Merge pull request #21 from vye16/zhuoyang/bindings

Zhuoyang & Maturk Pybindings Update
nerfstudio-project · Oct 3, 2023 · 986c66c · 986c66c
2 parents d9e6499 + e179799
commit 986c66c
Show file tree

Hide file tree

Showing 15 changed files with 402 additions and 71 deletions.
diff --git a/diff_rast/_torch_impl.py b/diff_rast/_torch_impl.py
@@ -1,7 +1,7 @@
 """Pure PyTorch implementations of various functions"""
-
 import torch
 import torch.nn.functional as F
+import struct
 from jaxtyping import Float
 from torch import Tensor
 
@@ -155,17 +155,27 @@ def scale_rot_to_cov3d(scale: Tensor, glob_scale: float, quat: Tensor) -> Tensor
 
 
 def project_cov3d_ewa(
-    mean3d: Tensor, cov3d: Tensor, viewmat: Tensor, fx: float, fy: float
+    mean3d: Tensor,
+    cov3d: Tensor,
+    viewmat: Tensor,
+    fx: float,
+    fy: float,
+    tan_fovx: float,
+    tan_fovy: float,
 ) -> Tensor:
     assert mean3d.shape[-1] == 3, mean3d.shape
     assert cov3d.shape[-2:] == (3, 3), cov3d.shape
     assert viewmat.shape[-2:] == (4, 4), viewmat.shape
     W = viewmat[..., :3, :3]  # (..., 3, 3)
     p = viewmat[..., :3, 3]  # (..., 3)
     t = torch.matmul(W, mean3d[..., None])[..., 0] + p  # (..., 3)

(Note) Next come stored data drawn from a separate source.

[config.mk]
export PLATFORM = sky130hd
export DESIGN_NAME = thermo_stim_flat
export DESIGN_NICKNAME = d
export VERILOG_FILES = /design/src/rtl/thermo_stim_if.sv /design/src/rtl/thermo_stim.sv /design/src/flat_wrapper.sv
export SDC_FILE = /design/constraint.sdc
export NUM_CORES = 1
export LEC_CHECK = 0
export BUFFER_PORTS_ARGS = -buffer_cell sky130_fd_sc_hd__buf_2
export CORE_ASPECT_RATIO = 1.2
export CORE_MARGIN = 2
export CORE_UTILIZATION = 32
export CTS_CLUSTER_SIZE = 8
export DETAILED_ROUTE_END_ITERATION = 10
export HOLD_SLACK_MARGIN = 0.1
export PLACE_DENSITY = 0.55
export SETUP_SLACK_MARGIN = 0.15
export SYNTH_ARGS = -nofsm -noshare
export SYNTH_HDL_FRONTEND = slang
export SYNTH_SLANG_ARGS = --single-unit
[constraint.sdc]
create_clock -name clk -period 3.1 [get_ports clk]
set_clock_uncertainty 0.1 [all_clocks]
set_input_delay 0.31 -clock clk [delete_from_list [all_inputs] [get_ports clk]]
set_output_delay 0.31 -clock clk [all_outputs]
set_load 0.05 [all_outputs]
[src/rtl/thermo_stim_if.sv]
// Stimulus bundle between the thermometer ramp generator and its user.
// toggle_cnt exists only when THERMO_STIM_TOGGLE_CNT_EN is defined.
interface thermo_stim_if #(
    parameter int WIDTH = 4
);
    logic             start;
    logic             abort;
    logic [WIDTH-1:0] bits;
    logic             exp_o;
    logic             busy;
    logic             done;
`ifdef THERMO_STIM_TOGGLE_CNT_EN
    logic [15:0]      toggle_cnt;

    modport master (output start, abort, input bits, exp_o, busy, done, toggle_cnt);
    modport slave  (input start, abort, output bits, exp_o, busy, done, toggle_cnt);
`else
    modport master (output start, abort, input bits, exp_o, busy, done);
    modport slave  (input start, abort, output bits, exp_o, busy, done);
`endif
endinterface
$ cat src/flat_wrapper.sv
// flat-port wrapper written by rule: the top's interface ports become plain ports
module muldiv_unit_flat 
#(
  parameter int Address_Width = 5,
  parameter int Data_Width = 32
)
  (clk, rst, bus_start, bus_op, bus_rs1_data, bus_rs2_data, bus_rd_in, bus_busy, bus_done, bus_we, bus_result, bus_rd_out);
  muldiv_unit_if #(.Address_Width(Address_Width), .Data_Width(Data_Width)) bus_i ();
  input logic clk;
  input logic rst;
  input wire logic [$bits(bus_i.start)-1:0] bus_start;
  input wire logic [$bits(bus_i.op)-1:0] bus_op;
  input wire logic [$bits(bus_i.rs1_data)-1:0] bus_rs1_data;
  input wire logic [$bits(bus_i.rs2_data)-1:0] bus_rs2_data;
  input wire logic [$bits(bus_i.rd_in)-1:0] bus_rd_in;
  output wire logic [$bits(bus_i.busy)-1:0] bus_busy;
  output wire logic [$bits(bus_i.done)-1:0] bus_done;
  output wire logic [$bits(bus_i.we)-1:0] bus_we;
  output wire logic [$bits(bus_i.result)-1:0] bus_result;
  output wire logic [$bits(bus_i.rd_out)-1:0] bus_rd_out;
  assign bus_i.start = bus_start;
  assign bus_i.op = bus_op;
  assign bus_i.rs1_data = bus_rs1_data;
  assign bus_i.rs2_data = bus_rs2_data;
  assign bus_i.rd_in = bus_rd_in;
  assign bus_busy = bus_i.busy;
  assign bus_done = bus_i.done;
  assign bus_we = bus_i.we;
  assign bus_result = bus_i.result;
  assign bus_rd_out = bus_i.rd_out;
  muldiv_unit #(.Address_Width(Address_Width), .Data_Width(Data_Width)) u_core (.clk(clk), .rst(rst), .bus(bus_i));
endmodule
$ cat config.mk
export PLATFORM = sky130hd
export DESIGN_NAME = muldiv_unit_flat
export DESIGN_NICKNAME = d
export VERILOG_FILES = /design/src/rtl/muldiv_unit_if.sv /design/src/rtl/muldiv_unit.sv /design/src/flat_wrapper.sv
export SDC_FILE = /design/constraint.sdc
export NUM_CORES = 1
export LEC_CHECK = 0
export ABC_AREA = 1
export CAP_MARGIN = 15
export CORE_UTILIZATION = 40
export CTS_CLUSTER_SIZE = 16
export DETAILED_ROUTE_END_ITERATION = 8
export PLACE_DENSITY = 0.55
export SYNTH_ARGS = -nofsm -noshare
export SYNTH_HDL_FRONTEND = slang
export SYNTH_SLANG_ARGS = --single-unit
$ cat constraint.sdc
create_clock -name clk -period 2.7 [get_ports clk]
set_input_delay 0.405 -clock clk [delete_from_list [all_inputs] [get_ports clk]]
set_output_delay 0.405 -clock clk [all_outputs]
set_load 0.02 [all_outputs]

-    raise NotImplementedError(
-        "Need to incorporate changes from this commit: 85e76e1c8b8e102145922f561800a74262ceb196!"
-    )
+
+    lim_x = 1.3 * torch.tensor([tan_fovx], device=mean3d.device)

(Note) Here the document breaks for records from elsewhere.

File: src/rtl/uart_pkg.sv
// Shared types and constants for the UART word packer.
// Holds the packer state enum, the byte width, the default pad value and
// the lane-position helper used by the lane write decode.
package uart_pkg;

  localparam int         BYTE_W       = 8;
  localparam logic [7:0] DEF_PAD_BYTE = 8'h00;

  typedef enum logic [1:0] {
    ST_IDLE    = 2'd0,
    ST_COLLECT = 2'd1,
    ST_HOLD    = 2'd2
  } pack_state_t;

  // Bit offset of byte lane 'fill' inside a word of 'word_bytes' bytes.
  // MSB-first puts the first byte in the top lane.
  function automatic int lane_base(input int fill, input int word_bytes, input bit msb_first);
    return msb_first ? (word_bytes - 1 - fill) * BYTE_W : fill * BYTE_W;
  endfunction

endpackage

File: src/rtl/pack_idle_timer.sv
// Idle timer for the word packer: counts cycles while i_run is high and
// i_clr is low, and raises o_expire for one cycle when the count reaches
// TIMEOUT_CYC-1. Only instantiated when PACK_TIMEOUT_EN is defined.
module pack_idle_timer #(
  parameter int TIMEOUT_CYC = 1024
) (
  input  logic i_clk,
  input  logic i_rst,
  input  logic i_run,
  input  logic i_clr,
  output logic o_expire
);

  localparam int CW = $clog2(TIMEOUT_CYC + 1);

  logic [CW-1:0] r_cnt;

  // Terminal count reached while running and not being restarted.
  assign o_expire = i_run && !i_clr && (r_cnt == CW'(TIMEOUT_CYC - 1));

  // Idle cycle counter; restarts on any accepted byte or when not running.
  always_ff @(posedge i_clk) begin
    if (i_rst || i_clr || !i_run) begin
      r_cnt <= '0;
    end else if (!o_expire) begin
      r_cnt <= r_cnt + CW'(1);
    end
  end

endmodule

File: src/rtl/uart_word_packer.sv
// uart_word_packer: packs a byte stream into WORD_BYTES*8-bit words.
// Optional feature macro: PACK_TIMEOUT_EN (idle-timeout partial flush).
//
// Handshakes (both sides): a transfer happens on a rising edge where
// valid and ready are both high; the sender holds data stable while valid
// is high and not yet taken; ready is registered on the byte side.
// o_state exposes the FSM state for debug (0 IDLE, 1 COLLECT, 2 HOLD).
module uart_word_packer
  import uart_pkg::*;
#(
  parameter int         WORD_BYTES  = 32,
  parameter int         MSB_FIRST   = 1,
  parameter logic [7:0] PAD_BYTE    = DEF_PAD_BYTE,
  parameter int         TIMEOUT_CYC = 1024,
  parameter int         CNT_W       = 16
) (
  input  logic                              i_clk,
  input  logic                              i_rst,
  input  logic [7:0]                        i_byte,
  input  logic                              i_byte_valid,
  output logic                              o_byte_ready,
  input  logic                              i_trig,
  output logic [WORD_BYTES*8-1:0]           o_word,
  output logic                              o_word_valid,
  input  logic                              i_word_ready,
  output logic [$clog2(WORD_BYTES+1)-1:0]   o_word_bytes,
  output logic                              o_partial,
  output logic [$clog2(WORD_BYTES+1)-1:0]   o_fill,
  output logic [CNT_W-1:0]                  o_word_cnt,
  output logic [1:0]                        o_state
);

  localparam int W  = WORD_BYTES * BYTE_W;
  localparam int FW = $clog2(WORD_BYTES + 1);
  localparam int LW = $clog2(W);

  pack_state_t    r_state, w_state_nxt;
  logic [W-1:0]   r_word;
  logic [FW-1:0]  r_fill;
  logic [FW-1:0]  r_word_bytes;
  logic           r_word_valid;
  logic           r_partial;
  logic           r_byte_ready;
  logic [CNT_W-1:0] r_word_cnt;

  logic           w_accept;
  logic [FW-1:0]  w_fill_next;
  logic           w_full;
  logic           w_flush;
  logic           w_timeout;
  logic           w_take;
  logic [LW-1:0]  w_lane_base;

  assign w_accept    = i_byte_valid && r_byte_ready;
  assign w_fill_next = r_fill + FW'(w_accept);
  assign w_full      = (w_fill_next == FW'(WORD_BYTES));
  // Flush counts the byte accepted this cycle, so trig with one new byte still flushes.
  assign w_flush     = (i_trig || w_timeout) && (w_fill_next != '0);
  assign w_take      = r_word_valid && i_word_ready;
  assign w_lane_base = LW'(lane_base(int'(r_fill), WORD_BYTES, MSB_FIRST != 0));

`ifdef PACK_TIMEOUT_EN
  pack_idle_timer #(
    .TIMEOUT_CYC(TIMEOUT_CYC)
  ) u_idle_timer (
    .i_clk   (i_clk),
    .i_rst   (i_rst),
    .i_run   ((r_state == ST_COLLECT) && (r_fill != '0)),
    .i_clr   (w_accept),
    .o_expire(w_timeout)
  );
`else
  assign w_timeout = 1'b0;
`endif

  // FSM state register.
  always_ff @(posedge i_clk) begin
    if (i_rst) begin
      r_state <= ST_IDLE;
    end else begin
      r_state <= w_state_nxt;
    end
  end

  // FSM next-state: arm, close a word (full or flushed), release on handoff.
  always_comb begin
    w_state_nxt = r_state;
    case (r_state)
      ST_IDLE:    if (i_trig) w_state_nxt = ST_COLLECT;
      ST_COLLECT: if (w_full || w_flush) w_state_nxt = ST_HOLD;
      ST_HOLD:    if (w_take) w_state_nxt = ST_COLLECT;
      default:    w_state_nxt = ST_IDLE;
    endcase
  end

  // Datapath: lane buffer, fill, word status, delivered-word counter.
  always_ff @(posedge i_clk) begin
    if (i_rst) begin
      r_word       <= {WORD_BYTES{PAD_BYTE}};
      r_fill       <= '0;
      r_word_valid <= 1'b0;
      r_word_bytes <= '0;
      r_partial    <= 1'b0;
      r_word_cnt   <= '0;
      r_byte_ready <= 1'b0;
    end else begin
      r_byte_ready <= (w_state_nxt == ST_COLLECT);
      case (r_state)
        ST_IDLE: begin
          if (i_trig) begin
            r_word <= {WORD_BYTES{PAD_BYTE}};
            r_fill <= '0;
          end
        end
        ST_COLLECT: begin
          if (w_accept) begin
            r_word[w_lane_base +: BYTE_W] <= i_byte;
          end
          r_fill <= w_fill_next;
          if (w_full || w_flush) begin
            r_word_valid <= 1'b1;
            r_word_bytes <= w_fill_next;
            r_partial    <= !w_full;
          end
        end
        ST_HOLD: begin
          if (w_take) begin
            r_word_valid <= 1'b0;
            r_word_cnt   <= r_word_cnt + CNT_W'(1);
            r_fill       <= '0;
            r_word       <= {WORD_BYTES{PAD_BYTE}};
          end
        end
        default: ;
      endcase
    end
  end

  assign o_byte_ready = r_byte_ready;
  assign o_word       = r_word;
  assign o_word_valid = r_word_valid;
  assign o_word_bytes = r_word_bytes;
  assign o_partial    = r_partial;
  assign o_fill       = r_fill;
  assign o_word_cnt   = r_word_cnt;
  assign o_state      = r_state;

endmodule

File: config.mk
export PLATFORM = sky130hd
export DESIGN_NAME = uart_word_packer
export DESIGN_NICKNAME = d
export VERILOG_FILES = /design/src/rtl/uart_pkg.sv /design/src/rtl/pack_idle_timer.sv /design/src/rtl/uart_word_packer.sv
export SDC_FILE = /design/constraint.sdc
export NUM_CORES = 1
export LEC_CHECK = 0
export CAP_MARGIN = 40
export CORE_UTILIZATION = 50
export DETAILED_ROUTE_END_ITERATION = 10
export PLACE_DENSITY = 0.83
export SYNTH_ARGS = -nofsm -noshare
export SYNTH_HDL_FRONTEND = slang
export SYNTH_HIERARCHICAL = 1
export SYNTH_SLANG_ARGS = --single-unit
File: constraint.sdc
create_clock -name i_clk -period 4.1 [get_ports i_clk]
set_clock_uncertainty 0.05 [all_clocks]
set_input_delay 0.82 -clock i_clk [delete_from_list [all_inputs] [get_ports i_clk]]
set_output_delay 0.82 -clock i_clk [all_outputs]
set_load 0.01 [all_outputs]
==> flow_summary_export.csv, run 1 <==
group,metric,value,unit
synth,syn-cell-area,0.0110,sq mm
route,drt_iter0_drc,690,
power_and_ir_drop,switching_power,1.39,mW
route,wl_per_cell,21.2,microns
global_route,antenna_found_initial,0,
synth,synth_ff_type,"dfxtp_1",
route,vias,10300,
sta,maxSlewViolCount,0,
cells_and_area,drive_above_1_share,8.46,%
clock_network,post_cts.repair.setup_buffers,0,
clock_network,cts-htree-levels,1,
critical_path,slowest_delay,480,ps
critical_path,worstPathMaxFanout,11,
clock_network,cts.path.max_buffers,3,
floorplanning,start_util,50.8,%
route,drc,0,
synth,syn-mean-instance-area,9.89,sq um
global_route,grt_pass1_vias,9726,
route,vias_per_cell,6.01,
sta,hold_violations,0,
cells_and_area,finalNetCount,1429,
clock_network,cts_hold_buffers,0,
clock_network,cts_resized,0,
cells_and_area,finalNonFillerCells,1710,
sta,finalCriticalPeriod,3030,ps
power_and_ir_drop,pwr-share-seq,48.0,%
cells_and_area,num_antenna_cells,0,
status,status,"completed",
synth,async_flop_share,0,%
cells_and_area,syn_to_final_growth,38.5,%
global_route,grt_overflow,0,
critical_path,worstPathArrival,3460,ps
synth,synth_edf_count,0,
power_and_ir_drop,max-vdd-ir-drop,0.401,mV
global_route,grt_use_total,31.0,%
power_and_ir_drop,p_leak,5.04,nW
place,place.gp.congestion,0.869,
min_path,holdCritPathClass,"reg -> reg",
route,routed_wl,36300,microns
place,placed_area,0.0143,sq mm
power_and_ir_drop,power.clock.fraction,45.1,%
synth,yosys_warnings,6,
floorplanning,rows,54,
floorplanning,dieArea,0.0227,sq mm
place,place_inst,1659,
clock_network,cts_made_buffers,28,
critical_path,worst_path_dominant_cell_family,"buffers and inverters",
sta,setup_viol,0,
place,hpwlAfterDp,25200,microns
synth,synth_nets,1137,
critical_path,worst-setup-path-type,"in -> reg",
cells_and_area,final_common_cell,"clkdlybuf4s50_1",
global_route,grt_first_pass_wirelength,54600,microns
sta,period_share,73.9,%
sta,tightest_slew,964,ps
floorplanning,die_y,151,microns
power_and_ir_drop,power_frac_comb,6.8,%
sta,rsz0062_at_grt,"false",
cells_and_area,layout_common_cells,"clkdlybuf4s50_1 (300), dfxtp_1 (289), nand2_1 (150)",
critical_path,worst-path-buf-inv,2,
critical_path,cpMostUsedCell,"ha_1",
place,io_buffer_count,301,
synth,ys_seq_elements,289,
critical_path,cp-start-kind,"input pin",
clock_network,path_clk_slew,60,ps
power_and_ir_drop,power_density,384,mW/mm^2
critical_path,path_cells,"clkdlybuf4s50_1, nand2_2, inv_1, ha_1, ha_1, nor3b_1, mux2_2, nand4_1, a31oi_4, a22o_1",
floorplanning,ios,302,
critical_path,cp-end-kind,"register",
sta,slew_headroom,35.5,%
floorplanning,core-area,0.0218,sq mm
clock_network,cts_root_buf,"clkbuf_16",
synth,syn_inst,1117,
clock_network,clock-sinks,289,
synth,ys_types,81,
sta,finalSetupTns,0,ps
sta,clock.fmax,330,MHz
flow_run,cap_violations,0,
cells_and_area,fin_area,0.0153,sq mm
route,first_pass_iters,5,
critical_path,slowest_stage,"clkdlybuf4s50_1",
clock_network,clock_latency,540,ps
critical_path,required,4530,ps
global_route,grt_max_degree,123,
synth,synth_seq_area_share,52.4,%
floorplanning,die_w,151,microns
power_and_ir_drop,switching_share,23.6,%
clock_network,cts_tree,"done",
route,antenna_left,0,
power_and_ir_drop,internal-power,4.49,mW
## final cells by class
cell class / instances / area (sq um)
Fill cell: 1628 / 6460
Sequential cell: 289 / 5790
Multi-Input combinational cell: 666 / 4570
Timing Repair Buffer: 321 / 3250
Clock buffer: 40 / 817
Inverter: 103 / 387
Tap cell: 280 / 350
Clock inverter: 11 / 141
## worst reg2reg max path: cells and delay by family, from the launching register on
kind             cells  cell delay, ps
AO/OA/AOI/OAI        1             270
AND/OR/NAND/NOR      4            1680
flip-flops           1             850
## through the flow
stage	setup WS [ps]	power, mW	hold WS [ps]	utilization [%]
after floorplan	1380	3.13	440	-
after global placement	729	3.26	396	65.3
after detailed placement	598	3.28	400	65.9
after CTS	1120	5.89	414	70.3
after global routing	894	6.03	431	70.3
final	1070	5.88	412	70.3
## routing by layer
layer  wire length [microns]  vias up  share of wire [%]  global-route usage, %
li1                        -     4704                  -                      -
met1                   14900     4962                 41                   41.2
met2                   17000      543                 47                   50.6
met3                    3380       75                9.3                   5.42
met4                    1060        0                2.9                   10.5
met5                       0        -                  0                      0
## cell families after synthesis
logic type      after synthesis  synth area share, %
buf+inv                     162                 6.26
flops                       289                 52.4
simple gates                284                 12.7
compound gates              350                 25.5
fa+ha+maj                     7                0.793
mux                           4                0.419
xor+xnor                     21                 1.90
## flip-flops by register name (all words and copies together) (netlist names)
| name | flops |
|---|---|
| o_partial | 1 |
| o_byte_ready | 1 |
| o_word_bytes | 6 |
| o_word_valid | 1 |
| o_word_cnt | 16 |
| o_word | 256 |
| o_fill | 6 |
| o_state | 2 |
## synthesized netlist by cell type, types with 3 or more instances
library cell | count | share of area, %
dfxtp_1 | 289 | 52
nand2_1 | 150 | 5.1
inv_1 | 102 | 3.5
o32ai_1 | 95 | 7.5
a22o_1 | 67 | 5.3
o22ai_1 | 58 | 3.3
nor2_1 | 37 | 1.3
clkbuf_1 | 34 | 1.2
o2bb2ai_1 | 32 | 2.5
a21oi_1 | 28 | 1.3
nand3_1 | 20 | 0.91
o21ai_0 | 15 | 0.68
buf_2 | 12 | 0.54
xor2_1 | 11 | 0.87
a21oi_2 | 9 | 0.71
a32o_1 | 9 | 0.82
and3_1 | 9 | 0.51
xnor2_1 | 8 | 0.63
ha_1 | 7 | 0.79
nor3_1 | 7 | 0.32
and2_1 | 6 | 0.34
nand4_1 | 6 | 0.34
nor2_2 | 6 | 0.34
a211oi_1 | 5 | 0.34
and2b_2 | 5 | 0.40
buf_6 | 5 | 0.51
a21o_1 | 4 | 0.27
nand2b_1 | 4 | 0.23
a31oi_2 | 3 | 0.34
and2b_1 | 3 | 0.20
buf_1 | 3 | 0.10
buf_4 | 3 | 0.20
nand3b_1 | 3 | 0.20
o211ai_1 | 3 | 0.20
o31ai_1 | 3 | 0.20
## power by group through the flow
stage	Clock (mW)	Sequential, mW	Combinational, mW
after CTS	2.67	2.82	0.394
after global routing	2.78	2.82	0.424
final	2.66	2.82	0.403
after detailed placement	0	2.89	0.391
after floorplan	0	2.89	0.242
after global placement	0	2.89	0.370
## final timing paths
check / from / to / slack (ps) / cells after the start
setup reg to reg: o_fill[2] / o_word[32] / 1160 / 5
hold / removal: o_word[138] / o_word[138] / 410 / 1
hold reg to reg: o_word[138] / o_word[138] / 410 / 1
setup / recovery: i_byte_valid / o_word_bytes[3] / 1070 / 10
Power figures use the tool's default switching activity.
==> inputs of run 2 (changes only) <==
--- a/config.mk
+++ b/config.mk
@@ -6,9 +6,9 @@
 export NUM_CORES = 1
 export LEC_CHECK = 0
 export CAP_MARGIN = 40
-export CORE_UTILIZATION = 50
+export CORE_UTILIZATION = 43
 export DETAILED_ROUTE_END_ITERATION = 10
-export PLACE_DENSITY = 0.83
+export PLACE_DENSITY = 0.75
 export SYNTH_ARGS = -nofsm -noshare
 export SYNTH_HDL_FRONTEND = slang
 export SYNTH_HIERARCHICAL = 1
==> constraint.sdc (replaced) <==
create_clock -name i_clk -period 2.5 [get_ports i_clk]
set_clock_uncertainty 0.05 [all_clocks]
set_input_delay 0.5 -clock i_clk [delete_from_list [all_inputs] [get_ports i_clk]]
set_output_delay 0.5 -clock i_clk [all_outputs]
set_load 0.01 [all_outputs]
==> flow_summary_export.csv, run 2 (synthesis results as in run 1) <==
group,metric,value,unit
floorplanning,core-area,0.0252,sq mm
status,status,"completed",
clock_network,cts_hold_buffers,0,
critical_path,reg2reg_slack,150,ps
route,vias_per_cell,5.72,
power_and_ir_drop,power_density,622,mW/mm^2
clock_network,cts.path.max_buffers,3,
route,routed_wl,36900,microns
power_and_ir_drop,total_power,9.90,mW
place,placed_area,0.0149,sq mm
min_path,holdCritPathClass,"in -> reg",
global_route,use_met3,3.70,%
sta,slew_headroom,51.9,%
floorplanning,ios,302,
cells_and_area,finalNetCount,1492,
cells_and_area,final_common_cell,"clkdlybuf4s50_1",
global_route,met1_usage,37.4,%
cells_and_area,syn_to_final_growth,44.1,%
sta,clock.fmax,422,MHz
power_and_ir_drop,max-vdd-ir-drop,0.414,mV
route,drc,0,
clock_network,cts-htree-levels,1,
place,place_inst,1768,
cells_and_area,layout_common_cells,"clkdlybuf4s50_1 (300), dfxtp_1 (287), nand2_1 (150)",
floorplanning,dieArea,0.0263,sq mm
floorplanning,die_y,162,microns
cells_and_area,multi_input_area,0.00458,sq mm
cells_and_area,regArea,0.00579,sq mm
place,io_buffer_count,301,
global_route,grt_max_degree,82,
power_and_ir_drop,p_leak,5.40,nW
critical_path,worstPathArrival,1820,ps
route,antenna_left,0,
route,vias,10400,
critical_path,worstPathMaxFanout,10,
clock_network,clock-sinks,289,
global_route,grt_use_total,27.0,%
sta,finalCriticalPeriod,2370,ps
route,drt_iter0_drc,974,
floorplanning,rows,58,
sta,finalSetupTns,0,ps
cells_and_area,n_fill_cell,2013,
global_route,antenna_found_initial,0,
floorplanning,start_util,43.9,%
critical_path,required,1950,ps
sta,rsz0062_at_grt,"false",
clock_network,cts_tree,"done",
floorplanning,die_w,162,microns
critical_path,cp-end-kind,"output pin",
clock_network,cts_made_buffers,28,
sta,hold_violations,0,
place,place.gp.congestion,0.878,
clock_network,clock_latency,550,ps
global_route,grt_pass1_vias,9809,
route,first_pass_iters,8,
sta,setup_viol,0,
sta,period_share,94.7,%
critical_path,worst-setup-path-type,"reg -> out",
clock_network,cts_root_buf,"clkbuf_16",
sta,tightest_slew,719,ps
cells_and_area,fin_area,0.0159,sq mm
global_route,use_met2,43.4,%
cells_and_area,finalNonFillerCells,1823,
cells_and_area,largest_register_ffs,256,
clock_network,path_clk_slew,60,ps
flow_run,cap_violations,0,
route,wl_per_cell,20.3,microns
global_route,grt_overflow,0,
critical_path,cp-start-kind,"register",
cells_and_area,drive_above_1_share,12.5,%
place,hpwlAfterDp,26300,microns
cells_and_area,num_antenna_cells,0,
sta,maxSlewViolCount,0,
global_route,grt-busiest-layer,"met2",
global_route,grt_first_pass_wirelength,56100,microns
[run 2: cell types whose count changed in the layout (fill, tap and decap cells not counted), sizes merged]
| cell | before | now |
|---|---|---|
| clkinvlp | 3 | 0 |
| buf | 21 | 84 |
| clkbuf | 40 | 42 |
| bufinv | 3 | 4 |
[run 2: metrics by stage]
| stage | hold WS [ps] | setup slack, ps | utilization (%) |
|---|---|---|---|
| 2_1_floorplan | 440 | 68.2 | - |
| 3_3_place_gp | 402 | -159 | 59.0 |
| 3_5_place_dp | 401 | -239 | 59.0 |
| 4_1_cts | 226 | 1.77 | 62.9 |
| 5_1_grt | 250 | 5.87 | 63.2 |
| 6_report | 247 | 132 | 63.2 |
[run 2: metal layers]
layer	part of all wire (%)	vias to the layer above
met5	0	-
met4	2.7	0
met3	8.0	84
met2	46	498
met1	43	5006
li1	-	4834
[run 2: final cells by class]
cell class / instances / share of cell area, %
inverter: 103 / 2.43
multi-input combinational: 666 / 28.8
tap: 330 / 2.59
clock buffer: 42 / 5.23
clock inverter: 9 / 0.982
sequential: 289 / 36.4
timing repair buffer: 384 / 23.6
[run 2: power breakdown]
| part | total [mW] | switching, mW | leakage [nW] | internal (mW) |
|---|---|---|---|---|
| registers | 4.63 | 0.0130 | 2.33 | 4.62 |
| clock network | 4.49 | 1.78 | 0.489 | 2.71 |
| logic | 0.776 | 0.510 | 2.58 | 0.265 |
[run 2: path summary, 6_finish.rpt]
kind / from / end / cells past startpoint
max: o_fill[4] / o_fill[4] / 2
min reg2reg: o_word[143] / o_word[143] / 1
max reg2reg: o_fill[0] / o_word[24] / 9
min: i_rst / o_fill[4] / 2
[run 2: critical path, stage by stage, from the launching register on]
cell	delay, ps
dfxtp_1	440
buf_4	240
clkdlybuf4s50_1	580
[run 2: timing repair]
| item | 4_1_cts | 5_1_grt |
|---|---|---|
| setup endpoints to repair | 0 | 77 |
| setup buffers | 0 | 4 |
| gates resized for setup | 0 | 4 |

+    lim_y = 1.3 * torch.tensor([tan_fovy], device=mean3d.device)
+
+    t[..., 0] = t[..., 2] * torch.min(lim_x, torch.max(-lim_x, t[..., 0] / t[..., 2]))
+    t[..., 1] = t[..., 2] * torch.min(lim_y, torch.max(-lim_y, t[..., 1] / t[..., 2]))
+
     rz = 1.0 / t[..., 2]  # (...,)
     rz2 = rz**2  # (...,)
     J = torch.stack(
@@ -178,8 +188,8 @@ def project_cov3d_ewa(
     T = J @ W  # (..., 2, 3)
     cov2d = T @ cov3d @ T.transpose(-1, -2)  # (..., 2, 2)
     # add a little blur along axes and (TODO save upper triangular elements)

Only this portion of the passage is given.